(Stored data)

◆ ◆ ◆ ◆

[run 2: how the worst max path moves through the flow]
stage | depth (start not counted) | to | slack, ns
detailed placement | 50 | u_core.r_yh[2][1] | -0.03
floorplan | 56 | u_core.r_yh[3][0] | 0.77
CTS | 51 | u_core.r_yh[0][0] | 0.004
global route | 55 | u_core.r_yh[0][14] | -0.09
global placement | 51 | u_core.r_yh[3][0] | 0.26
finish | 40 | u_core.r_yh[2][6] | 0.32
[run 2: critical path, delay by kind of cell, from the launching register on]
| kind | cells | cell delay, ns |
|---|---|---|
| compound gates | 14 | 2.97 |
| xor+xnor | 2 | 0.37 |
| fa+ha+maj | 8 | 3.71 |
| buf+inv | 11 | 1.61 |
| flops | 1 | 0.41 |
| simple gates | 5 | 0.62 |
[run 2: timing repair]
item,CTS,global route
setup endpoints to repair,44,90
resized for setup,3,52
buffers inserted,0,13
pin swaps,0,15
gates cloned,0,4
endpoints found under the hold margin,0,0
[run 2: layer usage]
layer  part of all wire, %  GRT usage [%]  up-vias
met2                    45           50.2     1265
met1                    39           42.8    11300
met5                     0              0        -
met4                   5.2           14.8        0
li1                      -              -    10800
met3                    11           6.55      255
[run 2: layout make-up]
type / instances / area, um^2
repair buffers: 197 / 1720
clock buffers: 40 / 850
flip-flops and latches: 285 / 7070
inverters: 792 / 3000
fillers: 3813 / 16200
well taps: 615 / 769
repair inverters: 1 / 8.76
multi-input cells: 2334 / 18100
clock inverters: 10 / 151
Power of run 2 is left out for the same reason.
File: src/flat_wrapper.sv
// flat-port wrapper written by rule: the top's interface ports become plain ports
module uart_echo_buffer_flat 
#(
    parameter int DATA_W       = 8,
    parameter int DEPTH        = 16,
    parameter int ADDR_W       = 4,
    parameter int MODE         = 0,
    parameter int DROP_ON_FULL = 1,
    parameter int CNT_W        = 8
)
  (clk, reset_n, bus_rx_empty, bus_rx_data, bus_tx_empty, bus_uld_rx_data, bus_ld_tx_data, bus_tx_data, bus_last_byte, bus_fifo_count, bus_overflow, bus_overflow_cnt);
  uart_echo_buffer_if #(.DATA_W(DATA_W), .ADDR_W(ADDR_W), .CNT_W(CNT_W)) bus_i ();
  input  logic clk;
  input  logic reset_n;
  input wire logic [$bits(bus_i.rx_empty)-1:0] bus_rx_empty;
  input wire logic [$bits(bus_i.rx_data)-1:0] bus_rx_data;
  input wire logic [$bits(bus_i.tx_empty)-1:0] bus_tx_empty;
  output wire logic [$bits(bus_i.uld_rx_data)-1:0] bus_uld_rx_data;
  output wire logic [$bits(bus_i.ld_tx_data)-1:0] bus_ld_tx_data;
  output wire logic [$bits(bus_i.tx_data)-1:0] bus_tx_data;
  output wire logic [$bits(bus_i.last_byte)-1:0] bus_last_byte;
  output wire logic [$bits(bus_i.fifo_count)-1:0] bus_fifo_count;
  output wire logic [$bits(bus_i.overflow)-1:0] bus_overflow;
  output wire logic [$bits(bus_i.overflow_cnt)-1:0] bus_overflow_cnt;
  assign bus_i.rx_empty = bus_rx_empty;
  assign bus_i.rx_data = bus_rx_data;
  assign bus_i.tx_empty = bus_tx_empty;
  assign bus_uld_rx_data = bus_i.uld_rx_data;
  assign bus_ld_tx_data = bus_i.ld_tx_data;
  assign bus_tx_data = bus_i.tx_data;
  assign bus_last_byte = bus_i.last_byte;
  assign bus_fifo_count = bus_i.fifo_count;
  assign bus_overflow = bus_i.overflow;
  assign bus_overflow_cnt = bus_i.overflow_cnt;
  uart_echo_buffer #(.DATA_W(DATA_W), .DEPTH(DEPTH), .ADDR_W(ADDR_W), .MODE(MODE), .DROP_ON_FULL(DROP_ON_FULL), .CNT_W(CNT_W)) u_core (.clk(clk), .reset_n(reset_n), .bus(bus_i));
endmodule
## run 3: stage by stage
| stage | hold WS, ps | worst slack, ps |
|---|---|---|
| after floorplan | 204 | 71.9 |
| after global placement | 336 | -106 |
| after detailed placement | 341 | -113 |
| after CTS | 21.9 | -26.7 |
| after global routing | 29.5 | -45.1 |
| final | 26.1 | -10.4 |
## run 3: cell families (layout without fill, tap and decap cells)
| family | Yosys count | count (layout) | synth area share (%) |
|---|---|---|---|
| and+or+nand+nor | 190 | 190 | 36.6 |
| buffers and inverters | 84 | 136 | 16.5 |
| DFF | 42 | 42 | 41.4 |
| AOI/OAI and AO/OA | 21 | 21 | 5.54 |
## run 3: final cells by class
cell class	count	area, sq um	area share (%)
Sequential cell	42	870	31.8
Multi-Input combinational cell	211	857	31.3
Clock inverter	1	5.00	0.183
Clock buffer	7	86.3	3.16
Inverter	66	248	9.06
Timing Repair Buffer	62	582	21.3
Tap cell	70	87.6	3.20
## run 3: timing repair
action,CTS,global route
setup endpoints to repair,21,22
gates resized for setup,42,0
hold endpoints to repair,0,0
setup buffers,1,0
$ cat src/rtl/muldiv_pkg.sv
// Shared operation codes and FSM encoding for the multiply/divide unit.
// The ALU codes match what the decoder drives on ALUControl.
package muldiv_pkg;

    localparam logic [3:0] ALU_MUL   = 4'b0100;
    localparam logic [3:0] ALU_UMULL = 4'b0110;
    localparam logic [3:0] ALU_DIV   = 4'b0111;
    localparam logic [3:0] ALU_SMULL = 4'b1000;

    typedef enum logic [1:0] {
        S_IDLE = 2'd0,
        S_CALC = 2'd1,
        S_FIX  = 2'd2,
        S_DONE = 2'd3
    } state_t;

    function automatic logic op_supported(input logic [3:0] op);
        return (op == ALU_MUL) || (op == ALU_UMULL) ||
               (op == ALU_DIV) || (op == ALU_SMULL);
    endfunction

endpackage

$ cat src/rtl/muldiv_unit.sv
// Iterative shift-add multiplier / restoring divider.
// One bit per cycle; fixed WIDTH+2 cycle latency from start to done.
module muldiv_unit
    import muldiv_pkg::*;
#(
    parameter int WIDTH = 32
) (
    input  logic             clk,
    input  logic             reset,
    input  logic             start,
    input  logic             flush,
    input  logic [3:0]       ALUControl,
    input  logic [WIDTH-1:0] SrcA,
    input  logic [WIDTH-1:0] SrcB,
    output logic             busy,
    output logic             done,
    output logic [WIDTH-1:0] ResultLo,
    output logic [WIDTH-1:0] ResultHi,
    output logic [1:0]       Flags,
    output logic             DivZero
);

    localparam int CW = $clog2(WIDTH) + 1;

    state_t             state;
    state_t             state_nxt;
    logic [3:0]         op;
    logic [CW-1:0]      count;
    logic [2*WIDTH-1:0] acc;
    logic [WIDTH-1:0]   opnd;
    logic               neg;

    logic               accept;
    logic               last;
    logic [WIDTH-1:0]   a_abs;
    logic [WIDTH-1:0]   b_abs;
    logic [WIDTH-1:0]   mul_add;
    logic [WIDTH:0]     msum;
    logic [WIDTH:0]     drem;
    logic [WIDTH:0]     ddiff;
    logic [2*WIDTH-1:0] acc_step;
    logic [2*WIDTH-1:0] prod;
    logic [WIDTH-1:0]   fix_hi;
    logic [WIDTH-1:0]   fix_lo;
    logic [1:0]         fix_flags;
    logic               is_div;
    logic               is_long;

    assign accept = (state == S_IDLE) && start && !flush &&
                    op_supported(ALUControl);
    assign last   = (count == CW'(WIDTH - 1));

    // State register
    always_ff @(posedge clk or negedge reset) begin
        if (!reset) state <= S_IDLE;
        else        state <= state_nxt;
    end

    // Next-state logic; flush aborts any active state
    always_comb begin
        state_nxt = state;
        unique case (state)
            S_IDLE: if (accept) state_nxt = S_CALC;
            S_CALC: begin
                if (flush)     state_nxt = S_IDLE;
                else if (last) state_nxt = S_FIX;
            end
            S_FIX:  state_nxt = flush ? S_IDLE : S_DONE;
            S_DONE: state_nxt = S_IDLE;
            default: state_nxt = S_IDLE;
        endcase
    end

    // FSM outputs; a flush in DONE swallows the pulse
    always_comb begin
        busy = (state == S_CALC) || (state == S_FIX);
        done = (state == S_DONE) && !flush;
    end

    // Operand magnitudes at launch; -MIN stays exact as unsigned
    always_comb begin
        a_abs = SrcA;
        b_abs = SrcB;
        if (ALUControl == ALU_SMULL && SrcA[WIDTH-1]) a_abs = -SrcA;
        if (ALUControl == ALU_SMULL && SrcB[WIDTH-1]) b_abs = -SrcB;
    end

    // One iteration: acc holds {partial, multiplier} or {rem, quotient}
    always_comb begin
        mul_add = acc[0] ? opnd : {WIDTH{1'b0}};
        msum    = {1'b0, acc[2*WIDTH-1:WIDTH]} + {1'b0, mul_add};
        drem    = {acc[2*WIDTH-1:WIDTH], acc[WIDTH-1]};
        ddiff   = drem - {1'b0, opnd};
        if (op == ALU_DIV) begin
            if (ddiff[WIDTH])
                acc_step = {drem[WIDTH-1:0], acc[WIDTH-2:0], 1'b0};
            else
                acc_step = {ddiff[WIDTH-1:0], acc[WIDTH-2:0], 1'b1};
        end else begin
            acc_step = {msum, acc[WIDTH-1:1]};
        end
    end

    // Sign correction, result select and flags for the FIX cycle
    always_comb begin
        is_div    = (op == ALU_DIV);
        is_long   = (op == ALU_UMULL) || (op == ALU_SMULL);
        prod      = neg ? -acc : acc;
        fix_hi    = '0;
        fix_lo    = prod[WIDTH-1:0];
        fix_flags = {fix_lo[WIDTH-1], fix_lo == '0};
        unique case (1'b1)
            is_div: begin
                fix_hi    = acc[2*WIDTH-1:WIDTH];
                fix_lo    = acc[WIDTH-1:0];
                fix_flags = {fix_lo[WIDTH-1], fix_lo == '0};
            end
            is_long: begin
                fix_hi    = prod[2*WIDTH-1:WIDTH];
                fix_lo    = prod[WIDTH-1:0];
                fix_flags = {fix_hi[WIDTH-1], prod == '0};
            end
            default: begin
                fix_hi    = '0;
                fix_lo    = prod[WIDTH-1:0];
                fix_flags = {fix_lo[WIDTH-1], fix_lo == '0};
            end
        endcase
    end

    // Datapath registers; results only change on a completed FIX
    always_ff @(posedge clk or negedge reset) begin
        if (!reset) begin
            op       <= '0;
            count    <= '0;
            acc      <= '0;
            opnd     <= '0;
            neg      <= 1'b0;
            ResultHi <= '0;
            ResultLo <= '0;
            Flags    <= '0;
            DivZero  <= 1'b0;
        end else if (accept) begin
            op    <= ALUControl;
            count <= '0;
            neg   <= (ALUControl == ALU_SMULL) &&
                     (SrcA[WIDTH-1] ^ SrcB[WIDTH-1]);
            if (ALUControl == ALU_DIV) begin
                opnd <= SrcB;
                acc  <= {{WIDTH{1'b0}}, SrcA};
            end else begin
                opnd <= a_abs;
                acc  <= {{WIDTH{1'b0}}, b_abs};
            end
        end else if (state == S_CALC && !flush) begin
            acc   <= acc_step;
            count <= count + CW'(1);
        end else if (state == S_FIX && !flush) begin
            ResultHi <= fix_hi;
            ResultLo <= fix_lo;
            Flags    <= fix_flags;
            DivZero  <= is_div && (opnd == '0);
        end
    end

endmodule

$ cat config.mk
export PLATFORM = sky130hd
export DESIGN_NAME = muldiv_unit
export DESIGN_NICKNAME = d
export VERILOG_FILES = /design/src/rtl/muldiv_pkg.sv /design/src/rtl/muldiv_unit.sv
export SDC_FILE = /design/constraint.sdc
export NUM_CORES = 1
export LEC_CHECK = 0
export BUFFER_PORTS_ARGS = -buffer_cell sky130_fd_sc_hd__buf_4
export CAP_MARGIN = 20
export CORE_MARGIN = 2
export CORE_UTILIZATION = 40
export CTS_CLUSTER_SIZE = 14
export DETAILED_ROUTE_END_ITERATION = 8
export PLACE_DENSITY_LB_ADDON = 0.12
export REMOVE_ABC_BUFFERS = 1
export SKIP_LAST_GASP = 1
export SLEW_MARGIN = 20
export SYNTH_ARGS = -nofsm -noshare
export SYNTH_HDL_FRONTEND = slang
export SYNTH_SLANG_ARGS = --single-unit
export TNS_END_PERCENT = 20
$ cat constraint.sdc
create_clock -name clk -period 3.3 [get_ports clk]
set_input_delay 0.33 -clock clk [delete_from_list [all_inputs] [get_ports clk]]
set_output_delay 0.33 -clock clk [all_outputs]
set_load 0.02 [all_outputs]
==> metrics.md <==
| Metric | Value |
|---|---|
| CTS tree | `built` |
| Pre-antenna DRT Iters | `5` |
| Final instance area | `21100 sq um` |
| Die height | `205 microns` |
| First-pass GRT wire length | `99300 microns` |
| Root Driver | `clkbuf_16` |
| Outcome | `finished with violations` |
| Pre-CTS setup slack | `-0.281 ns` |
| Placed inst area | `19800 sq um` |
| CP startpoint kind | `flip-flop` |
| DR vias/cell | `5.89` |
| Clock Latency Late Sink | `around 0.47 ns` |
| Async set-reset flop share out of synthesis | `100%` |
| CTS Buf Count | `17` |
| Worst clock skew | `0.0144 ns` |
| Cell taking the most area after synthesis | `dfrtp_1` |
| Setup-failing EPs final | `1` |
| Cell Rows | `73` |
| Largest family of logic cells by synthesized area | `compound AO/OA/AOI/OAI gates` |
| Final wirelength | `about 66000 microns` |
| Grt ovf | `0` |
| Mux cell area share after synthesis | `less than 1%` |
| Critical path class | `flip-flop to flip-flop` |
| Maximum Capacitance Violations | `0` |
| Antenna cells | `0` |
| RSZ-0062 raised after global routing | `yes` |
| Clock Tree Buf Depth | `2` |
| Synth warn | `0` |
| Synth Area in Compound Gates | `28.0%` |
| Max-slew headroom | `23.6%` |
| Type of element capturing the critical path | `flip-flop` |
| Final period util | `102%` |
| Static leakage | `9.10 nW` |
| DIE AREA | `42000 sq um` |
| Core area | `39700 sq um` |
| Worst Path Max Fanout | `4` |
| Top cells by area, synth | `dfrtp_1, a21oi_1, ha_1` |
| EDFF count, synth | `0` |
| Clk sink count | `176` |
| Syn Std Cell Area | `around 16000 sq um` |
| CP startpoint | `acc[0]$_DFFE_PN0P_` |
| Fmax | `between 200 and 300 MHz` |
| Main flop type after synthesis | `dfrtp_1` |
| Vias | `between 15000 and 20000` |
| Share of post-route cells with drive strength above 1 | `25.5%` |
| Mapped Cells | `2173` |
| CP required | `3.70 ns` |
| Xor/xnor share of the synthesized area | `8.96%` |
| IO Pins | `141` |
| Final #Nets | `2665` |
| Post-synthesis simple-gate area fraction | `22.8%` |
| Yosys reg bits | `176` |
| Initial antenna violation count | `1` |
| Critical Path AT | `approximately 3.8 ns` |
| Tot GR Track Use | `a little under a third` |
| Adder-cell share of the synthesized area | `approximately 6.0%` |
| Placer Congestion | `0.962` |
| Share of the synthesized area in the top cell type | `a little over a quarter` |
| Routed len/inst | `~22 microns` |
| Largest net degree at the start of global routing | `about 80` |
| I/O Buffers | `140` |
| Synthesis-to-layout area growth | `30.7%` |
| FF-to-FF Start | `acc[0]$_DFFE_PN0P_` |
| Max VDD drop | `approximately 0.0006 V` |
| Hpwl dp | `51000 microns` |
| Vias in the first global route | `16948` |
| Crit path time final | `approximately 3.4 ns` |
| Final worst setup slack | `-0.0544 ns` |
| Hold_sp | `ALUControl[2]` |
| Initial core utilization | `40.6%` |
| Failing checks | `setup timing` |
| CTS HTree Levels | `4` |
| Slew @ Worst Pin | `1.14 ns` |
| Fin. max-slew vios | `0` |
| Register area share after synthesis | `27.3%` |
| Final hold vios | `0` |
| Pwr/cell area | `1230 nW/um^2` |
| Chip width | `205 microns` |
| Starting DRT DRC Count | `1493` |
| R2r setup slk | `-0.05 ns` |
| Mean Syn Cell Area | `roughly 7.4 sq um` |
| Hold crit path type | `input pin to flip-flop` |
| DRC errors left | `0` |
| Reg clk slew, reported paths | `0.08 ns` |
| Yosys cell types | `78` |
| Antenna violation net count after detailed routing | `0` |
==> metal layers <==
layer  vias to the layer above  global-route usage, %  wire (microns)
met2                       672                   48.1           29600
met3                       119                   3.85            4190
li1                       8546                      -               -
met4                         0                   12.6            2530
met1                      8645                   43.4           29500
met5                         -                      0               0
==> path summary, 6_finish.rpt <==
path                                            end  cells past startpoint
min in group asynchronous  ResultHi[15]$_DFFE_PN0P_                      2
hold / removal                    op[3]$_DFFE_PN0P_                      2
setup reg to reg               Flags[0]$_DFFE_PN0P_                     14
hold reg to reg             ResultHi[3]$_DFFE_PN0P_                      1
max in group asynchronous      state[1]$_DFFE_PN0P_                      3
setup / recovery               Flags[0]$_DFFE_PN0P_                     14
==> Yosys cell counts, drive strengths merged (9+ instances only) <==
library cell	instances
nor3	46
xnor2	79
buf	34
o21bai	9
inv	63
ha	74
o21a	13
dfrtp	176
or2	9
and3	10
nor2	230
nand4	30
nor2b	13
clkbuf	139
and2	12
nand3	50
a31oi	21
xor2	86
o211ai	70
o21ai	179
nand2b	18
a21o	32
a21oi	270
or3	33
a211oi	14
o41ai	20
o31ai	26
o22ai	12
mux2i	9
a22oi	22
or4	16
nand2	237
nor4	32
==> worst max-delay path: stages (launching register included) <==
cell and delay [ns]:
dfrtp_1 0.43, inv_4 0.12, buf_4 0.12, ha_2 0.18
nor4b_4 0.26, buf_4 0.19, and2_1 0.12, nand4_1 0.24
o41ai_2 0.34, xor2_1 0.24, nand4_1 0.16, nor4_2 0.19
nand4_1 0.12, o41a_1 0.43, o21ai_1 0.13
==> cells in the final DEF (no fill, tap or decap), types with 12 or more instances in the layout <==
| cell type | count |
|---|---|
| a21oi_1 | 257 |
| a22oi_1 | 21 |
| or3_1 | 29 |
| clkbuf_16 | 18 |
| or4_1 | 14 |
| o21a_1 | 12 |
| nand2_1 | 236 |
| nor2_1 | 223 |
| a21oi_2 | 12 |
| xnor2_1 | 79 |
| ha_1 | 69 |
| o31ai_1 | 23 |
| buf_4 | 474 |
| nand2b_1 | 16 |
| o211ai_1 | 70 |
| nor3_1 | 42 |
| o21ai_0 | 162 |
| nand3_1 | 46 |
| a31oi_1 | 18 |
| buf_12 | 13 |
| a21o_1 | 32 |
| nand4_1 | 30 |
| o22ai_1 | 12 |
| inv_1 | 60 |
| nor4_1 | 26 |
| dfrtp_1 | 173 |
| xor2_1 | 85 |
==> state kept, by name, indices dropped and copies added, names as in the netlist <==
register  flops
ResultLo     32
Flags         2
ResultHi     32
acc          64
state         2
count         6
DivZero       1
op            4
opnd         32
neg           1
==> final cells by class <==
type                       count  area (sq um)
inverter                      63           239
fill                        3893         18600
sequential                   176          4410
timing repair buffer         498          3950
clock buffer                  17           425
clock inverter                15           171
multi-input combinational   1761         11200
tap                          525           657
==> where the power goes <==
part / switching, W / leakage, nW / internal, W
clock network: 0.00106 / 0.294 / 0.00108
registers: 0.000871 / 2.13 / 0.00321
logic: 0.0109 / 6.67 / 0.00885
==> through the flow <==
| stage | total power [W] | hold WS (ns) | std cells | TNS, ns | utilization [%] |
|---|---|---|---|---|---|
| 2_1_floorplan | 0.0144 | 0.0344 | 2000 | -435.80 | - |
| 3_3_place_gp | 0.0222 | 0.437 | 2996 | -1.51 | 49.7 |
| 3_5_place_dp | 0.0223 | 0.438 | 2996 | -2.57 | 49.7 |
| 4_1_cts | 0.0250 | 0.0377 | 3043 | -0.182 | 51.9 |
| 5_1_grt | 0.0279 | 0.0611 | 3055 | -1.42 | 53.1 |
| 6_report | 0.0260 | 0.0500 | 3055 | -0.0544 | 53.1 |
==> cell families (layout without fill, tap and decap cells) <==
| logic type | count (synthesis) | after routing |
|---|---|---|
| compound gates | 741 | 741 |
| xor+xnor | 165 | 165 |
| fa+ha+maj | 76 | 76 |
| buf+inv | 236 | 593 |
| flops | 176 | 176 |
| mux | 11 | 11 |
| simple gates | 768 | 768 |
==> repair_timing <==
item	4_1_cts	5_1_grt
buffers inserted	14	11
gates resized for setup	37	80
gates cloned	0	2
hold endpoints to repair	75	0
endpoints found under the setup margin	31	35
hold buffers	1	0
pin swaps	15	49
No activity file was read; power rests on OpenSTA's default activity.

◆ ◆ ◆ ◆

TASK GOAL: For the records above, state the number of lines that include the string "placement" and add nothing.

EXPECTED OUTPUT: 4